Adding the Build Steps to Jenkins

Edit the project configuration again, and add a step for each set of JavaScript tests, as per Figure 20-12.

Jenkins’ default welcome screen
Figure 20-12. Add a build step for our JavaScript unit tests

You’ll also need to install PhantomJS on the server:

elspeth@server:$ sudo add-apt-repository -y ppa:chris-lea/node.js
elspeth@server:$ sudo apt-get update
elspeth@server:$ sudo apt-get install nodejs
elspeth@server:$ sudo npm install -g phantomjs

And there we are! A complete CI build featuring all of our tests!

Started by user harry
Building in workspace /var/lib/jenkins/jobs/Superlists/workspace
Fetching changes from the remote Git repository
Fetching upstream changes from https://github.com/hjwp/book-example.git
Checking out Revision 936a484038194b289312ff62f10d24e6a054fb29 (origin/chapter_1
Xvfb starting$ /usr/bin/Xvfb :1 -screen 0 1024x768x24 -fbdir /var/lib/jenkins/20
[workspace] $ /bin/sh -xe /tmp/shiningpanda7092102504259037999.sh

+ pip install -r requirements.txt
[...]

+ python manage.py test lists
.................................
 ---------------------------------------------------------------------
Ran 33 tests in 0.229s

OK
Creating test database for alias 'default'...
Destroying test database for alias 'default'...

+ python manage.py test accounts
..................
 ---------------------------------------------------------------------
Ran 18 tests in 0.078s

OK
Creating test database for alias 'default'...
Destroying test database for alias 'default'...

[workspace] $ /bin/sh -xe /tmp/hudson2967478575201471277.sh
+ phantomjs superlists/static/tests/runner.js lists/static/tests/tests.html
Took 32ms to run 2 tests. 2 passed, 0 failed.
+ phantomjs superlists/static/tests/runner.js accounts/static/tests/tests.html
Took 47ms to run 11 tests. 11 passed, 0 failed.

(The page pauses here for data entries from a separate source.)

**src/rtl/stage_execute.sv**
```systemverilog
// Execute stage: ALU, jump redirect, data-memory handshake and register-file
// forward/writeback ports; holds decode while a memory access is outstanding.
module stage_execute #(
    parameter logic [31:0] RESET_PC = 32'h00000000
) (
    input  logic        clk,
    input  logic        rst,
    input  logic [31:0] in_pc,
    input  logic [31:0] in_a,
    input  logic [31:0] in_b,
    input  logic [31:0] in_m,
    input  logic [3:0]  in_dest,
    input  logic [3:0]  in_aluop,
    input  logic        in_mem,
    input  logic        in_mem_write,
    input  logic        in_jump,
    output logic        stall_out,
    output logic        forward_valid,
    output logic [3:0]  forward_addr,
    output logic [31:0] forward_data,
    output logic [3:0]  wb_addr,
    output logic [31:0] wb_data,
    output logic        mem_req,
    output logic        mem_we,
    output logic [31:0] mem_addr,
    output logic [31:0] mem_wdata,
    input  logic        mem_ready,
    input  logic        mem_rvalid,
    input  logic [31:0] mem_rdata,
    output logic        redirect_valid,
    output logic [31:0] redirect_pc
);

    typedef enum logic {
        IDLE,
        WAIT
    } state_t;

    state_t      state;
    state_t      state_next;
    logic [31:0] alu_result;
    logic [31:0] link_pc;
    logic        is_load;
    logic        is_store;
    logic        wb_valid;

    // A jump overrides any memory flag that happens to be set alongside it.
    assign is_load      = in_mem & ~in_mem_write & ~in_jump;
    assign is_store     = in_mem &  in_mem_write & ~in_jump;
    assign link_pc      = in_pc + 32'd4;
    assign forward_addr = in_dest;
    assign mem_addr     = alu_result;
    assign mem_wdata    = in_m;

    always_comb begin
        alu_result = 32'd0;
        case (in_aluop)
            4'h0:    alu_result = in_a + in_b;
            4'h1:    alu_result = in_a - in_b;
            4'h2:    alu_result = in_a & in_b;
            4'h3:    alu_result = in_a | in_b;
            4'h4:    alu_result = in_a ^ in_b;
            4'h5:    alu_result = in_a << in_b[4:0];
            4'h6:    alu_result = in_a >> in_b[4:0];
            4'h7:    alu_result = $signed(in_a) >>> in_b[4:0];
            4'h8:    alu_result = {31'd0, $signed(in_a) < $signed(in_b)};
            4'h9:    alu_result = {31'd0, in_a < in_b};
            4'hA:    alu_result = in_b;
            default: alu_result = 32'd0;
        endcase
    end

    always_ff @(posedge clk) begin
        if (rst) begin
            state <= IDLE;
        end else begin
            state <= state_next;
        end
    end

    // A load leaves IDLE once its request is accepted; mem_rvalid seen in IDLE is ignored.
    always_comb begin
        state_next = state;
        case (state)
            IDLE:    if (is_load && mem_ready) state_next = WAIT;
            WAIT:    if (mem_rvalid) state_next = IDLE;
            default: state_next = IDLE;
        endcase
    end

    always_comb begin
        stall_out     = 1'b0;
        forward_valid = 1'b1;
        forward_data  = in_jump ? link_pc : alu_result;
        mem_req       = 1'b0;
        mem_we        = 1'b0;
        wb_valid      = 1'b0;
        case (state)
            IDLE: begin
                if (is_store) begin
                    mem_req   = 1'b1;
                    mem_we    = 1'b1;
                    stall_out = ~mem_ready;
                end else if (is_load) begin
                    mem_req       = 1'b1;
                    stall_out     = 1'b1;
                    forward_valid = 1'b0;
                end else begin
                    wb_valid = 1'b1;
                end
            end
            WAIT: begin
                stall_out     = ~mem_rvalid;
                forward_valid = mem_rvalid;
                forward_data  = mem_rdata;
                wb_valid      = mem_rvalid;
            end
            default: begin
                stall_out = 1'b0;
            end
        endcase
    end

    // wb_addr drops to 0 on every cycle that does not complete a register write.
    always_ff @(posedge clk) begin
        if (rst) begin
            wb_addr        <= 4'd0;
            wb_data        <= 32'd0;
            redirect_valid <= 1'b0;
            redirect_pc    <= RESET_PC;
        end else begin
            redirect_valid <= 1'b0;
            wb_addr        <= wb_valid ? in_dest : 4'd0;
            if (wb_valid) begin
                wb_data <= forward_data;
            end
            if (state == IDLE && in_jump) begin
                redirect_valid <= 1'b1;
                redirect_pc    <= alu_result;
            end
        end
    end

endmodule

```
**config.mk**
```make
export PLATFORM = sky130hd
export DESIGN_NAME = stage_execute
export DESIGN_NICKNAME = d
export VERILOG_FILES = /design/src/rtl/stage_execute.sv
export SDC_FILE = /design/constraint.sdc
export NUM_CORES = 1
export LEC_CHECK = 0
export BUFFER_PORTS_ARGS = -buffer_cell sky130_fd_sc_hd__buf_4
export CAP_MARGIN = 15
export CORE_MARGIN = 1
export CORE_UTILIZATION = 35
export DETAILED_ROUTE_END_ITERATION = 10
export PLACE_DENSITY_LB_ADDON = 0.2
export SKIP_LAST_GASP = 1
export SYNTH_ARGS = -nofsm -noshare
export SYNTH_HDL_FRONTEND = slang
export SYNTH_SLANG_ARGS = --single-unit
```
**constraint.sdc**
```tcl
create_clock -name clk -period 11.26 [get_ports clk]
set_input_delay 2.252 -clock clk [delete_from_list [all_inputs] [get_ports clk]]
set_output_delay 2.252 -clock clk [all_outputs]
set_load 0.01 [all_outputs]
```
# == After elaboration in Yosys (flattened, before gate mapping) ==
# Cells that the tools add are included.
# classes
n_addsub,3
order_cmp,2
eq_ne,10
shifts,3
mux,19
n_bitwise,13
reduce_logical,4
# op_table
cell,n
32-bit one-hot mux with 11 select lines,1
32-bit less-than comparator,2
32-bit two-way mux,2
"32-bit by 3-bit adder with 32-bit output, second input constant",1
32-bit adder,1
32-bit bitwise AND,1
32-bit OR,1
32-bit by 5-bit << shifter with 32-bit output,1
32-bit by 5-bit right shift with 32-bit output,1
32-bit by 5-bit >>> shifter with 32-bit output,1
32-bit subtractor,1
32-bit bitwise XOR,1
"4-bit by 3-bit equality test with 1-bit output, second input constant",4
"4-bit equality test, second input constant",3
1-bit two-way mux,12
"4-bit by 2-bit equality test with 1-bit output, second input constant",2
1-bit one-hot mux with 2 select lines,4
1-bit NOT,6
1-bit bitwise AND,4
"4-bit by 1-bit equality test with 1-bit output, second input constant",1
4-bit logical NOT,1
1-bit logical AND,2
2-bit OR reduction,1
# totals
ff_bits,70
in_bits,175

# == Depth between registers and ports, before layout ==
# Gate-level depths: netlist (run 1).
# logic_depth
depth_word,8
ltp_mapped,16
ltp_nobuf,13

# == Least setup slack after synthesis (run 1) ==
# Ideal clock, no wire load.
# synth_path
path_kind,input-to-output
from,input in_b[2]
to,output forward_data[30]
arrival_time_ps,5574
required_time_ps,9008
slack_ps,3434
cell_stages,15
n_path_buf,3
cell_sequence,buf_2 > inv_1 > buf_1 > buf_2 > ha_1 > nor2b_1 > o31ai_4 > a211o_1 > a311oi_2 > o21a_1 > o211a_1 > or4_1 > and3_1 > o31ai_2 > nand2_1
# synth_between
elab_chain_len,4
word_cells_on_any_way,8
classes_between,add/sub: 2; shift: 3; mux: 3
# synth_lines
item,line_no,rtl
"start, declared",10,"input logic [31:0] in_b,"
"32-bit subtractor, or another cell as far along",59,4'h1: alu_result = in_a - in_b;
32-bit one-hot mux with 11 select lines (*),57,case (in_aluop)
32-bit two-way mux (*),94,forward_data = in_jump ? link_pc : alu_result;
32-bit two-way mux (*),98,case (state)
"end, declared",20,"output logic [31:0] forward_data,"
# Every way passes the cells marked *; elsewhere a longest branch is shown, timed or not.

# == Worst setup path in the final report (run 1) ==
# layout_path
from,input in_b[4]
to,output forward_data[24]
# The elaborated chain is that of the path after synthesis.

==> flow_summary.json, run 1 <==
{
  "status": "finished clean",
  "clock.fmax_ghz": 0.112,
  "r2r_cells": 9,
  "yosys.area_share.simple_pct": 20.6,
  "ctsHoldBuffers": 0,
  "cts_setup_buffers": 0,
  "fp-row-count": 71,
  "maxCapViolations": 0,
  "clock_sinks": 70,
  "die_y_um": 199,
  "gp_congestion": 0.983,
  "synth_compound_area_share_pct": 30.7,
  "die_w_um": 199,
  "ys.flop_type": "dfxtp_1",
  "vias": 15733,
  "synth_mux_area_share_pct": 15.3,
  "r2r_slack_ns": 8.73,
  "initial_core_util_pct": 35.8,
  "slew_violations": 0,
  "grt_pass1_vias": 14375,
  "clockBufferDepth": 2,
  "worst_clock_skew_ns": 0.00692,
  "cts_tree": "yes",
  "fillers": 3993,
  "clkSlewWorstSetupHoldPaths_ns": 0.06,
  "synth_most_common_cell": "nor2_1",
  "route.detailed.drc": 0,
  "endpoint": "forward_data[24]",
  "synth_common_cells": "216 x nor2_1, 154 x nand2_1, 142 x a21oi_1",
  "cp.arrival_ns": 6.68,
  "rsz0062_at_grt": "no",
  "netlist_instances": 1866,
  "finalSetupViolations": 0,
  "dieArea_um2": 39600,
  "area_growth_pct": 17.0,
  "synth_edf_count": 0,
  "leakagePower_nw": 6.89,
  "tns_ns": 0,
  "synth_adder_area_share_pct": 9.77,
  "r2r-start": "state",
  "clockRootBuffer": "clkbuf_16",
  "synth_top_area_cell": "dfxtp_1",
  "utilization_pct": 41.9,
  "finalHoldViolCount": 0,
  "period_minus_slack_ns": 8.93,
  "endpoint_kind": "output pin",
  "synth_area_per_cell_um2": 7.29,
  "seqCellArea_um2": 1400,
  "ir_drop_v": 0.0000700,
  "synth_top_family_by_area": "compound AO/OA/AOI/OAI gates",
  "syn-cell-area_um2": 13600,
  "powerDensity_nw_per_um2": 85.3,
  "ios": 348,
  "cts_resized": 0,
  "synth_seq_cells": 70,
  "via_per_inst": 6.24,
  "tightest_slew_ns": 1.08,
  "synthArstFlopShare_pct": 0,
  "yosys_warnings": 0,
  "nets": 2284,
  "hp-class": "reg -> reg",
  "h-tree-depth": 3,
  "core-area_um2": 37900,
  "synth.area.top_cells": "dfxtp_1 10%, ha_1 9.5%, mux4_2 8.0%",
  "totalWireLength_um": 66500,
  "syn_nets": 2146,
  "ys_seq_area_share_pct": 10.3,
  "max-slew-margin-rel_pct": 27.8,
  "crit_start": "in_b[4]",
  "cp_max_fo": 62,
  "finalCritPeriodShare_pct": 79.3,
  "multi_input_area_um2": 10800,
  "synthXorXnorAreaFrac_pct": 2.77,
  "grt_pass1_wl_um": 96100,
  "first_pass_iters": 6,
  "reg2reg_to": "wb_data[9]",
  "antenna_found_initial": 1,
  "yosys.area.top_type_share_pct": 10.3,
  "cp-start-kind": "input pin",
  "grtUsageTotal_pct": 32.4,
  "cts_buffers": 9,
  "grt.overflow.total": 0,
  "place.detailed.hpwl_um": 51400,
  "synth.distinct_cells": 106,
  "antenna_left": 0,
  "clk_latency_ns": 0.35,
  "drive_gt1_share_pct": 22.1,
  "grt_max_degree": 72,
  "numPortBuffers": 283,
  "required_ns": 9.01,
  "wl_per_cell_um": 26.4,
  "path_class": "in -> out",
  "initialDrtViolationCount": 1803
}
-- critical path: stages --
cell and delay [ns]:
buf_4 0.53, inv_1 0.46, ha_1 0.60, nor2b_1 0.17, or4b_1 0.55, o211ai_1 0.24
o221a_2 0.30, a21oi_4 0.11, nor2_1 0.13, nor3_1 0.06, o21ai_0 0.72, o21ai_0 0.15
o21ai_0 0.19, buf_4 0.15
-- sequential cells by signal (all words and copies together), names as in the netlist --
name            flops
state               1
wb_data            32
redirect_valid      1
redirect_pc        32
wb_addr             4
-- where the power goes --
group | total, mW | internal (mW) | switching, mW
logic | 0.779 | 0.299 | 0.480
registers | 0.282 | 0.271 | 0.0115
clock network | 0.295 | 0.177 | 0.118
-- cell usage in the layout, fill, tap and decap left out, types with 28 or more instances in the layout --
master	count
a211oi_1	37
nand2_1	154
buf_4	309
nand3_1	38
nor3_1	63
mux4_2	48
a21oi_1	142
ha_1	103
inv_1	114
dfxtp_1	69
mux2i_1	66
o21ai_0	133
nor2_1	214
xnor2_1	28
-- routing by layer --
metal,routed length [um],GRT usage [%]
met4,1490,7.64
met5,0,0
met1,29400,46.4
met3,5600,5.86
met2,30000,49.8
-- area by class of cell --
| cell class | count | share of cell area [%] |
|---|---|---|
| clock buffer | 10 | 1.50 |
| sequential | 70 | 8.82 |
| antenna | 1 | 0.0157 |
| tap | 511 | 4.02 |
| inverter | 120 | 2.83 |
| clock inverter | 6 | 0.385 |
| timing repair buffer | 309 | 14.6 |
| multi-input combinational | 1494 | 67.8 |
-- worst min path at each step --
stage	endpoint	depth (start not counted)	slack [ns]	from
2_1_floorplan	wb_data[14]	2	0.48	wb_data[14]
3_3_place_gp	wb_data[14]	2	0.46	wb_data[14]
3_5_place_dp	wb_data[14]	2	0.46	wb_data[14]
4_1_cts	wb_data[14]	2	0.46	wb_data[14]
5_1_grt	wb_data[14]	2	0.49	wb_data[14]
6_report	wb_data[14]	2	0.46	wb_data[14]
-- cells by family after synthesis --
| family | after synthesis |
|---|---|
| compound gates | 607 |
| simple gates | 604 |
| mux | 135 |
| buf+inv | 302 |
| xor+xnor | 43 |
| fa+ha+maj | 105 |
| flops | 70 |
-- metrics by stage --
stage | power [mW] | setup WS [ns] | cell area (um2) | hold slack [ns] | cells
after floorplan | 0.742 | 3.43 | 13600 | 0.476 | 1866
after global placement | 1.05 | 2.45 | 15600 | 0.456 | 2504
after detailed placement | 1.05 | 2.41 | 15600 | 0.457 | 2504
after CTS | 1.35 | 2.38 | 15900 | 0.465 | 2520
after global routing | 1.42 | 2.06 | 15900 | 0.487 | 2520
final | 1.36 | 2.33 | 15900 | 0.463 | 2521
Note: power is estimated with default switching activity, not from simulation.
==> run 2: changes to the inputs <==
- ABC_AREA: not set -> 1
- clock period: 11.26 -> 8.9 ns (I/O delays scaled with it)
==> run 2 against run 1 <==
- first-iteration DRC count is 42% higher
- global-route usage rose by 2.1 points
- sequential cell count is the same
- synthesized area up 10%
- synthesized cell count grew 51%
- core utilization decreased by 1.1 points
- cell area rose by 8.2%
- setup slack worse by 0.65 ns
- total power is 29% higher
- critical endpoint is now forward_data[11]
==> flow_summary.json, run 2 <==
{
  "status": "finished clean",
  "cp-start-kind": "input pin",
  "cts_resized": 0,
  "initialDrtViolationCount": 2565,
  "synth_seq_cells": 70,
  "grtUsageTotal_pct": 34.5,
  "antenna_found_initial": 1,
  "ctsHoldBuffers": 0,
  "reg_top3": "redirect_pc (32), wb_data (32), wb_addr (4)",
  "place.detailed.hpwl_um": 63200,
  "finalCritPeriodShare_pct": 81.1,
  "ios": 348,
  "yosys_warnings": 0,
  "endpoint_kind": "output pin",
  "cp.arrival_ns": 5.44,
  "slew_violations": 0,
  "gp_congestion": 1.03,
  "path_class": "in -> out",
  "route.detailed.drc": 0,
  "clockRootBuffer": "clkbuf_16",
  "tightest_slew_ns": 1.06,
  "grt.overflow.total": 0,
  "grt_pass1_wl_um": 114000,
  "cts_setup_buffers": 0,
  "period_minus_slack_ns": 7.22,
  "finalSetupViolations": 0,
  "synth_top_area_cell": "nand2_1",
  "syn-cell-area_um2": 15000,
  "ys_seq_area_share_pct": 9.35,
  "final_common_cell": "nand2_1",
  "synth.area.top_cells": "nand2_1 22%, nand3_1 12%, inv_1 10%",
  "ir_drop_v": 0.0000813,
  "clk_latency_ns": 0.34,
  "antenna_left": 0,
  "ys.flop_type": "dfxtp_1",
  "die_w_um": 209,
  "place_area_um2": 16900,
  "clkSlewWorstSetupHoldPaths_ns": 0.06,
  "fp-row-count": 75,
  "yosys.area.top_type_share_pct": 22.1,
  "synth_area_per_cell_um2": 5.32,
  "leakagePower_nw": 9.81,
  "tns_ns": 0,
  "clock_sinks": 70,
  "initial_core_util_pct": 35.6,
  "rsz0062_at_grt": "no",
  "die_y_um": 209,
  "core-area_um2": 42100,
  "synth.distinct_cells": 64,
  "grt_max_degree": 74,
  "via_per_inst": 5.55,
  "syn_nets": 3098,
  "clockBufferDepth": 2,
  "powerDensity_nw_per_um2": 102,
  "hp-class": "reg -> reg",
  "synthArstFlopShare_pct": 0,
  "cts_tree": "yes",
  "wl_per_cell_um": 22.0,
  "grt_pass1_vias": 17676,
  "synth_common_cells": "884 x nand2_1, 406 x inv_1, 363 x nand3_1",
  "area_growth_pct": 14.8,
  "dieArea_um2": 43700,
  "first_pass_iters": 6,
  "vias": 19488,
  "synth_most_common_cell": "nand2_1",
  "h-tree-depth": 3,
  "nets": 3246,
  "clock.fmax_ghz": 0.139,
  "totalWireLength_um": 77400,
  "netlist_instances": 2818,
  "cts_buffers": 9,
  "drive_gt1_share_pct": 14.7,
  "required_ns": 7.12,
  "finalHoldViolCount": 0,
  "cp_max_fo": 73,
  "maxCapViolations": 0,
  "numPortBuffers": 283,
  "layout_common_cells": "884 x nand2_1, 406 x inv_1, 363 x nand3_1",
  "worst_clock_skew_ns": 0.00568,
  "utilization_pct": 40.8,
  "max-slew-margin-rel_pct": 29.3,
  "final_area_um2": 17200,
  "synth_edf_count": 0
}
[run 2: cell count changes in the layout (fill, tap and decap cells not counted), sizes merged, moves of 28 or more]
cell / previous run / this run
xnor2: 28 / 0
nand3: 39 / 386
mux2i: 67 / 0
a211oi: 39 / 4
a21oi: 144 / 96
nor3: 65 / 30
inv: 117 / 432
nor2: 217 / 288
mux4: 55 / 0
o22ai: 13 / 42
nand2: 154 / 905
[run 2: final timing paths]
check / startpoint / to / slack [ns] / depth (start not counted)
setup / recovery: in_b[1] / forward_data[11] / 1.68 / 15
hold / removal: redirect_pc[18] / redirect_pc[18] / 0.55 / 2
setup reg to reg: state / wb_data[25] / 6.59 / 9
hold reg to reg: redirect_pc[18] / redirect_pc[18] / 0.55 / 2
[run 2: power breakdown]
part	switching [mW]	total, mW	internal (mW)
Clock	0.156	0.391	0.235
Combinational	0.685	1.01	0.321
Sequential	0.0146	0.355	0.340
[run 2: metal layers]
| layer | vias up | GRT usage, % | part of all wire (%) |
|---|---|---|---|
| li1 | 9284 | - | - |
| met1 | 8968 | 45.9 | 43 |
| met2 | 1084 | 55.0 | 44 |
| met3 | 152 | 4.36 | 8.1 |
| met4 | 0 | 16.5 | 5.0 |
| met5 | - | 0 | 0 |
[run 2: layout make-up]
class	instances	area, um2
diodes	1	2.50
repair buffers	294	2210
flip-flops and latches	70	1400
clock buffers	11	253
well taps	539	674
multi-input cells	2158	11000
clock inverters	5	63.8
fillers	4727	24900
inverters	433	1640
[run 2: cells by family (layout without fill, tap and decap cells)]
kind of cell	count (synthesis)	after routing	share of synthesized area (%)
simple gates	1669	1669	49.3
fa+ha+maj	105	105	8.87
buf+inv	590	743	17.5
other cells	0	1	0
compound gates	383	383	14.9
xor+xnor	1	1	0.0585
flops	70	70	9.35
[run 2: metrics by stage]
stage / setup slack [ns] / hold WS, ns / std cells / power [mW]
floorplan: 3.22 / 0.557 / 2818 / 0.942
global placement: 1.87 / 0.512 / 3494 / 1.34
detailed placement: 1.78 / 0.529 / 3494 / 1.34
CTS: 1.78 / 0.546 / 3510 / 1.74
global route: 1.51 / 0.588 / 3510 / 1.85
finish: 1.68 / 0.550 / 3511 / 1.75
[run 2: worst max-delay path: stages]
cell and delay (ns):
buf_4 0.57, inv_4 0.47, ha_1 0.49, inv_1 0.08, nand3_1 0.07, nand3_1 0.14, nand2_1 0.15, nand3_1 0.26
nor2_1 0.17, o21ai_1 0.08, nor2_1 0.29, nand3_1 0.39, nand2_1 0.19, nand2_1 0.07, buf_4 0.14
==> run 3: changes to the inputs <==
- ABC_AREA: 1 -> 0
- clock period: 8.9 -> 5.9 ns (I/O delays scaled with it)
==> run 3 against run 2 <==
- the flow now finishes with violations (design-rule violations)
- via count decreased by 17%
- sequential cell count unchanged
- critical path depth decreased by 1
- clock power increased by 44%
- cell area decreased by 3.2%
- final cell count decreased by 26%
- sequential power increased by 52%
- clock skew increased by 0.0028 ns
- clock-buffer cell count decreased by 2
- critical endpoint is now forward_data[30]
==> flow_summary.json, run 3 (synthesis results as in run 1) <==
{
  "dieArea_um2": 39600,
  "powerDensity_nw_per_um2": 160,
  "maxCapViolations": 0,
  "crit_buf_inv": 3,
  "gp_congestion": 1.01,
  "vias": 16154,
  "totalWireLength_um": 67000,
  "cp_max_fo": 12,
  "ios": 348,
  "finalCritPeriodShare_pct": 97.1,
  "layout_common_cells": "397 x buf_4, 214 x nor2_1, 154 x nand2_1",
  "max-slew-margin-rel_pct": 24.7,
  "cp.arrival_ns": 4.55,
  "swShare_pct": 44.5,
  "clkSlewWorstSetupHoldPaths_ns": 0.06,
  "ctsHoldBuffers": 0,
  "r2r_slack_ns": 3.19,
  "p_int_mw": 1.48,
  "clock.fmax_ghz": 0.175,
  "h-tree-depth": 3,
  "violations": "design-rule violations",
  "whs_ns": 0.469,
  "pwr-share-seq_pct": 20.2,
  "numPortBuffers": 283,
  "first_pass_iters": 11,
  "place_area_um2": 16300,
  "cp.depth": 14,
  "critPathSlowestCell": "or4_1",
  "r2r-start": "state",
  "grt_pass1_wl_um": 97600,
  "period_minus_slack_ns": 5.73,
  "finalSetupViolations": 0,
  "grt_max_degree": 72,
  "route.detailed.drc": 2,
  "clk_latency_ns": 0.35,
  "finalHoldViolCount": 0,
  "endpoint_kind": "output pin",
  "via_per_inst": 6.18,
  "final_common_cell": "buf_4",
  "die_y_um": 199,
  "crit_path_frequent_cell": "buf_4",
  "wl_per_cell_um": 25.7,
  "fp-row-count": 71,
  "utilization_pct": 43.9,
  "critical_path.top_delay_family": "compound AO/OA/AOI/OAI gates",
  "leakagePower_nw": 7.34,
  "tightest_slew_ns": 1.13,
  "endpoint": "forward_data[30]",
  "tns_ns": 0,
  "grt_pass1_vias": 14984,
  "place.detailed.hpwl_um": 53400,
  "status": "complete, but fails checks",
  "nets": 2376,
  "clockBufferDepth": 2,
  "worst_clock_skew_ns": 0.00849,
  "p_sw_mw": 1.19,
  "initialDrtViolationCount": 1804,
  "cts_setup_buffers": 0,
  "grt.overflow.total": 0,
  "core-area_um2": 37900,
  "path_class": "in -> out",
  "r2r_cells": 7,
  "required_ns": 4.72,
  "cp-start-kind": "input pin",
  "reg2reg_to": "wb_data[9]",
  "area_growth_pct": 22.4,
  "ir_drop_v": 0.000164,
  "rsz0062_at_grt": "no",
  "max_stage_delay_ns": 0.65,
  "die_w_um": 199,
  "clockRootBuffer": "clkbuf_16",
  "cts_tree": "yes",
  "final_area_um2": 16600,
  "p_comb_share_pct": 58.7,
  "antenna_left": 0,
  "antenna_found_initial": 1,
  "clock_sinks": 70,
  "crit_start": "in_a[15]",
  "drive_gt1_share_pct": 25.5,
  "hp-class": "reg -> reg",
  "reg_top3": "redirect_pc (32), wb_data (32), wb_addr (4)",
  "cts_buffers": 9,
  "grtUsageTotal_pct": 32.8,
  "worstPathCellList": "buf_4 -> inv_1 -> ha_1 -> or4_1 -> nor3_2 -> o211ai_1 -> o221a_2 -> a21oi_4 -> a31oi_1 -> xor2_1 -> a21o_1 -> o31ai_2 -> nand2_1 -> buf_4",
  "power_frac_clock_pct": 21.1,
  "initial_core_util_pct": 35.8,
  "slew_violations": 0
}
[run 3: changes by cell type in the layout (fill, tap and decap cells not counted), moves of 36 or more]
cell / delta
nand3_1: -325
nor2_1: -47
mux2i_1: +66
mux4_2: +48
nand2_1: -730
buf_4: +103
nor3_1: +36
a21oi_1: +53
inv_1: -292
[run 3: layer usage]
layer | GRT usage [%] | up-vias | share of wire (%)
met4 | 10.1 | 2 | 3.2
li1 | - | 7313 | -
met1 | 46.5 | 7864 | 44
met5 | 0 | - | 0.019
met3 | 5.47 | 113 | 8.4
met2 | 50.4 | 862 | 45
[run 3: what timing repair did]
item	CTS	global route
hold endpoints to repair	0	0
gates resized for setup	0	1
setup endpoints to repair	0	2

[workspace] $ /bin/sh -xe /tmp/shiningpanda7526089957247195819.sh
+ pip install selenium
Requirement already satisfied (use --upgrade to upgrade): selenium in /var/lib/

Cleaning up...
[workspace] $ /bin/sh -xe /tmp/shiningpanda2420240268202055029.sh
+ python manage.py test functional_tests
.......
 ---------------------------------------------------------------------
Ran 7 tests in 76.804s

OK

Nice to know that, no matter how lazy I get about running the full test suite on my own machine, the CI server will catch me. Another one of the Testing Goat’s agents in cyberspace, watching over us…

More Things to Do with a CI Server

I’ve only scratched the surface of what you can do with Jenkins and CI servers. For example, you can make it much smarter about how it monitors your repo for new commits.

Perhaps more interestingly, you can use your CI server to automate your staging tests as well as your normal functional tests. If all the FTs pass, you can add a build step that deploys the code to staging, and then reruns the FTs against that—automating one more step of the process, and ensuring that your staging server is automatically kept up to date with the latest code.

Some people even use a CI server as the way of deploying their production releases!



[35] If you miss that screen, you can still hit “signup”, and as long as you use the same username you specified earlier, you’ll have an account set up.

[36] At the time of writing, the latest Selenium (2.41) was causing me some trouble, so that’s why I’m pinning it to 2.39 here. By all means experiment with newer versions!

[37] Check out pyvirtualdisplay as a way of controlling virtual displays from Python.

[38] Make sure you get the latest version. On Ubuntu, use the PPA rather than the default package.